無効なアドレスに 0 を入れておけば大丈夫かというとそんな事はもちろんなく、当たり前のようにNGです。

なので、有効なアドレスを指定しなければなりませんが、これは別に難しい話ではなく、とりあえずデフォルト用のアドレスとして1つ分のCPUアドレスを確保してそれをダミーアドレスとして歯抜け部分に設定すればOKです。

で、このアドレス、ちゃんと View を設定していなければならないかというと別にそういうわけでもないようです。

少なくともNVIDIAのGPUでは正常動作していますし、Debug Layerでエラーが発生するということもありませんでした。

一応、自分のシステムでは View 用と Sampler 用でそれぞれ別々に確保していますが、これすら必要ないかもしれませんね。

歯抜け問題に対する方法としてはダミーアドレスを使う以外に有効なアドレスのみを1つずつコピーする手法もあります。

CopyDescriptors() 命令はそのような場合の処理にも対応しているので、適切な引数を設定すれば歯抜け部分を無視してコピーしてくれます。

個人的にはそちらの方が面倒だったので、今回はダミーアドレスを設定する方法にしています。

なお、シェーダ側でレジスタ番号を指定しない方法を採用するならダミーアドレスは不要ですが、どのレジスタがどのリソースなのかはシェーダリフレクションを使うなどで適切に対応する必要があります。

Raytracing用のDescriptorHeap戦略

こちらもやはりコピー戦略を採用しました。こちらの方がシステム化しやすいというのが大きな要因です。

ただし、通常のコピー戦略のように GlobalHeap は利用していません。

Raytracing用のリソースのバインドで問題になるのが Global と Local の RootSignature です。

Global は通常の Compute Shader 用リソースとして割り当てることが出来るので、これだけで済むのであれば Global Heap を利用すればOKです。

それに比べると Local RootSignature は Global とは寿命に違いがあります。

Global RootSignature で指定されるリソース類は基本的には1回の描画で切り替わりが発生する可能性が高いです。

例えば違うカメラでレンダリングし直しとか、頂点ライトベイクの場合はサブメッシュ単位で描画を行うとか。

つまり、可能性としては1フレーム中に複数回の変更が行われる可能性があるということです。

これに対して Local RootSignature はマテリアルの情報です。

これらはマテリアルの更新によって変更される可能性は高いですが、通常であれば1フレーム中に1回くらいしか更新は起こりません。

なお、私のサンプルは全て初期化時の1回のみです。

これらを考慮すると GlobalHeap は使用しにくいわけです。

使用するとなると Local RootSignature にバインドされる Shader Table の内容を毎フレーム書き換えねばならなくなります。
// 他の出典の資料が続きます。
What follows belongs to an exercise in optimizing a design on an open flow for small area and a short achievable clock period; a production flow would make more cautious choices. Power is estimated from default activity; no workload was simulated.

==> flow/design.v <==
`timescale 1ns / 1ps
module lab4_2( 
              input wire      mode,
              input wire[2:0] opCode,
              input wire[3:0] value,
              input clk,
              input reset,
              output reg[9:0] result,
              output reg cacheFull,
              output reg invalidOp,
              output reg overflow);
	reg [223:0] cache;
	reg [5:0]   counter;
	reg [5:0]   PN;           
	reg [3:0]   begin_PC;
	reg [9:0]   p1;           
	reg [11:0]  B3;           
	reg [6:0]   IR;           
	reg         IR2;          
	reg         last;         
	integer i, j;
	always @(posedge clk) begin
		for (i = 0; i < 32; i = i + 1)
			if (!counter[5] && counter[4:0] == i)
				cache[i*7 +: 7] <= {opCode, value};
	end
	wire [9:0] p0 = result;
	wire [2:0] op = IR[6:4];
	wire [3:0] v  = IR[3:0];
	wire is1 = op[0] & ~op[2];
	wire is2 = IR2;
	wire ar  = ~op[2];
	wire [4:0] s1, s2, s3;
	genvar k;
	generate
		for (k = 0; k < 5; k = k + 1) begin : dig
			wire a1 = p0[2*k+1], a0 = p0[2*k];
			if (k == 0) begin : d0
				assign s1[k] = (is2 & ~a1 & a0) | is1;
			end else begin : dk
				assign s1[k] = is2 & ~a1 & a0;
			end
			assign s2[k] = is2 & a1 & ~a0;
			assign s3[k] = is2 & a1 & a0;
		end
	endgenerate
	wire [10:0] B2 = {p1, 1'b0};
	wire [9:0] r0 = ({10{s1[0]}} & p1)      | ({10{s2[0]}} & B2[9:0]) | ({10{s3[0]}} & B3[9:0]);
	wire [7:0] r1 = ({8{s1[1]}}  & p1[7:0]) | ({8{s2[1]}}  & B2[7:0]) | ({8{s3[1]}}  & B3[7:0]);
	wire [5:0] r2 = ({6{s1[2]}}  & p1[5:0]) | ({6{s2[2]}}  & B2[5:0]) | ({6{s3[2]}}  & B3[5:0]);
	wire [3:0] r3 = ({4{s1[3]}}  & p1[3:0]) | ({4{s2[3]}}  & B2[3:0]) | ({4{s3[3]}}  & B3[3:0]);
	wire [1:0] r4 = ({2{s1[4]}}  & p1[1:0]) | ({2{s2[4]}}  & B2[1:0]) | ({2{s3[4]}}  & B3[1:0]);
	wire [9:0] q  = p0 & {10{~op[1]}};
	wire t0;
	wire t1;
	wire t2;
	wire t3;
	wire t4;
	wire t5;
	wire t6;
	wire t7;
	wire t8;
	wire t9;
	wire t10;
	wire t11;
	wire t12;
	wire t13;
	wire t14;
	wire t15;
	wire t16;
	wire t17;
	wire t18;
	wire t19;
	wire t20;
	wire t21;
	wire t22;
	wire t23;
	wire t24;
	wire t25;
	wire t26;
	wire t27;
	wire t28;
	wire t29;
	wire t30;
	wire t31;
	wire t32;
	wire t33;
	wire t34;
	wire t35;
	wire t36;
	wire t37;
	wire t38;
	wire t39;
	wire t40;
	wire t41;
	wire t42;
	wire t43;
	wire t44;
	wire t45;
	wire t46;
	wire t47;
	assign t0 = q[6] ^ r0[6];
	assign t1 = q[6] & r0[6];
	assign t2 = q[7] ^ r0[7] ^ r1[5];
	assign t3 = (q[7] & r0[7]) | (q[7] & r1[5]) | (r0[7] & r1[5]);
	assign t4 = q[8] ^ r0[8] ^ r1[6];
	assign t5 = (q[8] & r0[8]) | (q[8] & r1[6]) | (r0[8] & r1[6]);
	assign t6 = r2[4] ^ r3[2];
	assign t7 = r2[4] & r3[2];
	assign t8 = q[9] ^ r0[9] ^ r1[7];
	assign t9 = (q[9] & r0[9]) | (q[9] & r1[7]) | (r0[9] & r1[7]);
	assign t10 = r2[5] ^ r3[3] ^ r4[1];
	assign t11 = (r2[5] & r3[3]) | (r2[5] & r4[1]) | (r3[3] & r4[1]);
	assign t12 = v[2] ^ q[2];
	assign t13 = v[2] & q[2];
	assign t14 = v[3] ^ q[3] ^ r0[3];
	assign t15 = (v[3] & q[3]) | (v[3] & r0[3]) | (q[3] & r0[3]);
	assign t16 = q[4] ^ r0[4] ^ r1[2];
	assign t17 = (q[4] & r0[4]) | (q[4] & r1[2]) | (r0[4] & r1[2]);
	assign t18 = q[5] ^ r0[5] ^ r1[3];
	assign t19 = (q[5] & r0[5]) | (q[5] & r1[3]) | (r0[5] & r1[3]);
	assign t20 = r1[4] ^ r2[2] ^ r3[0];
	assign t21 = (r1[4] & r2[2]) | (r1[4] & r3[0]) | (r2[2] & r3[0]);
	assign t22 = r2[3] ^ r3[1] ^ t2;
	assign t23 = (r2[3] & r3[1]) | (r2[3] & t2) | (r3[1] & t2);
	assign t24 = r4[0] ^ t4 ^ t6;
	assign t25 = (r4[0] & t4) | (r4[0] & t6) | (t4 & t6);
	assign t26 = t8 ^ t10 ^ t5;
	assign t27 = (t8 & t10) | (t8 & t5) | (t10 & t5);
	assign t28 = v[0] ^ q[0];
	assign t29 = v[0] & q[0];
	assign t30 = v[1] ^ q[1] ^ r0[1];
	assign t31 = (v[1] & q[1]) | (v[1] & r0[1]) | (q[1] & r0[1]);
	assign t32 = r0[2] ^ r1[0] ^ t12;
	assign t33 = (r0[2] & r1[0]) | (r0[2] & t12) | (r1[0] & t12);
	assign t34 = r1[1] ^ t14 ^ t13;
	assign t35 = (r1[1] & t14) | (r1[1] & t13) | (t14 & t13);
	assign t36 = r2[0] ^ t16 ^ t15;
	assign t37 = (r2[0] & t16) | (r2[0] & t15) | (t16 & t15);
	assign t38 = r2[1] ^ t18 ^ t17;
	assign t39 = (r2[1] & t18) | (r2[1] & t17) | (t18 & t17);
	assign t40 = t0 ^ t20 ^ t19;
	assign t41 = (t0 & t20) | (t0 & t19) | (t20 & t19);
	assign t42 = t1 ^ t22 ^ t21;
	assign t43 = (t1 & t22) | (t1 & t21) | (t22 & t21);
	assign t44 = t3 ^ t24 ^ t23;
	assign t45 = (t3 & t24) | (t3 & t23) | (t24 & t23);
	assign t46 = t7 ^ t26 ^ t25;
	assign t47 = (t7 & t26) | (t7 & t25) | (t26 & t25);
	wire [9:0]  ra = {t46, t44, t42, t40, t38, t36, t34, t32, t30, r0[0]};
	wire [9:0]  rb = {t45, t43, t41, t39, t37, t35, t33, t31, t29, t28};
	wire [10:0] S  = ra + rb;
	wire big = (s1[1] & (|p1[9:8])) | (s2[1] & (|p1[9:7])) | (s3[1] & (|B3[11:8])) |
	           (s1[2] & (|p1[9:6])) | (s2[2] & (|p1[9:5])) | (s3[2] & (|B3[11:6])) |
	           (s1[3] & (|p1[9:4])) | (s2[3] & (|p1[9:3])) | (s3[3] & (|B3[11:4])) |
	           (s1[4] & (|p1[9:2])) | (s2[4] & (|p1[9:1])) | (s3[4] & (|B3[11:2])) |
	           (s2[0] & p1[9]) | (s3[0] & (|B3[11:10]));
	wire ovf_ar = S[10] | t9 | t11 | t27 | t47 | big;
	reg [3:0] pop;
	always @* begin
		pop = 0;
		for (j = 0; j < 10; j = j + 1) pop = pop + p0[j];
	end
	wire [9:0] rev = {p0[0], p0[1], p0[2], p0[3], p0[4], p0[5], p0[6], p0[7], p0[8], p0[9]};
	reg [9:0] n;
	reg       ovf;
	always @* begin
		if (ar) begin
			n = S[9:0]; ovf = ovf_ar;
		end else begin
			ovf = 1'b0;
			case (op[1:0])
				2'd0:    n = {6'd0, pop};
				2'd1:    n = rev;
				default: n = p0;
			endcase
		end
	end
	wire       is6    = op[2] & op[1];
	wire [3:0] nbegin = is6 ? v : begin_PC;
	wire [4:0] npc    = last ? {1'b0, nbegin} : PN[4:0];
	wire [5:0] npn    = npc + 1'b1;
	wire       nvalid = ~last | ({2'b0, nbegin} < counter);
	wire [6:0] nent   = cache[npc*7 +: 7];
	wire [5:0] cnt1   = counter + 1'b1;
	always @(posedge clk or posedge reset) begin
		if (reset) begin
			result    <= 0;
			cacheFull <= 0;
			invalidOp <= 0;
			overflow  <= 0;
			counter   <= 0;
			PN        <= 6'd1;
			begin_PC  <= 0;
			p1        <= 0;
			B3        <= 0;
			IR        <= 0;
			IR2       <= 1'b0;
			last      <= 1'b1;
		end else if (mode) begin
			result   <= n;
			overflow <= ovf;
			p1       <= p0;
			B3       <= {2'b0, p0} + {1'b0, p0, 1'b0};
			begin_PC <= nbegin;
			PN       <= npn;
			IR       <= nvalid ? nent : 7'd0;
			IR2      <= nvalid & ~nent[6] & nent[5];
			last     <= npn >= counter;
		end else begin
			if (!counter[5] && PN == cnt1) begin
				IR  <= (opCode[1:0] == 2'b11) ? 7'd0 : {opCode, value};
				IR2 <= opCode == 3'd2;
			end
			if (opCode[1:0] == 2'b11) begin
				invalidOp <= 1'b1;
			end else begin
				invalidOp <= 1'b0;
				if (counter[5]) cacheFull <= 1'b1;
				else begin
					counter <= cnt1;
					last    <= PN > counter;
				end
			end
		end
	end
endmodule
しかもそれでも Sampler 用のヒープを考慮すると安心できません。Global と Local で Sampler 用のヒープが別々になってしまうことも、単純なコピー戦略では発生する恐れがあります。

そこで、Raytracing用の DescriptorHeap は別途で作成することにしました。

実装コードは RaytracingDescriptorHeap クラスと RaytracingDescriptorManager クラスです。

RaytracingDescriptorHeap クラスは View 用と Sampler 用の DescriptorHeap を1本ずつ保持しています。

どちらも Global と Local の両方で使用します。

このクラスの初期化時には Acceleration Structure の数、Global RootSignature として登録されるそれぞれのリソースの最大数、1フレーム中での描画最大回数、マテリアル数(Shader Table数)を指定します。

各ヒープの先頭は Global 用で、1回のレンダリングで使用される最大のDescriptor数 x 1フレーム中のレンダリング回数 x スワップチェインのバッファ数をリングバッファの要領で使いまわします。

残った分は Local 用で、こちらはコピー戦略と同様に固定の最大数から Global 用のリソース数を引いた数にスワップチェインのバッファ数をかけた分だけ保持します。

言葉だと分かりづらいので図にするとこんな感じ。

これは View 用のヒープについての記述ですが、Samplerも同様です。

RaytracingDescriptorManager クラスは RaytracingDescriptorHeap クラスの実体を管理するクラスです。

Global と Local の寿命管理は基本的にこのクラスが担当します。

なのでユーザは RaytracingDescriptorHeap クラスを直接取り扱うことはしません。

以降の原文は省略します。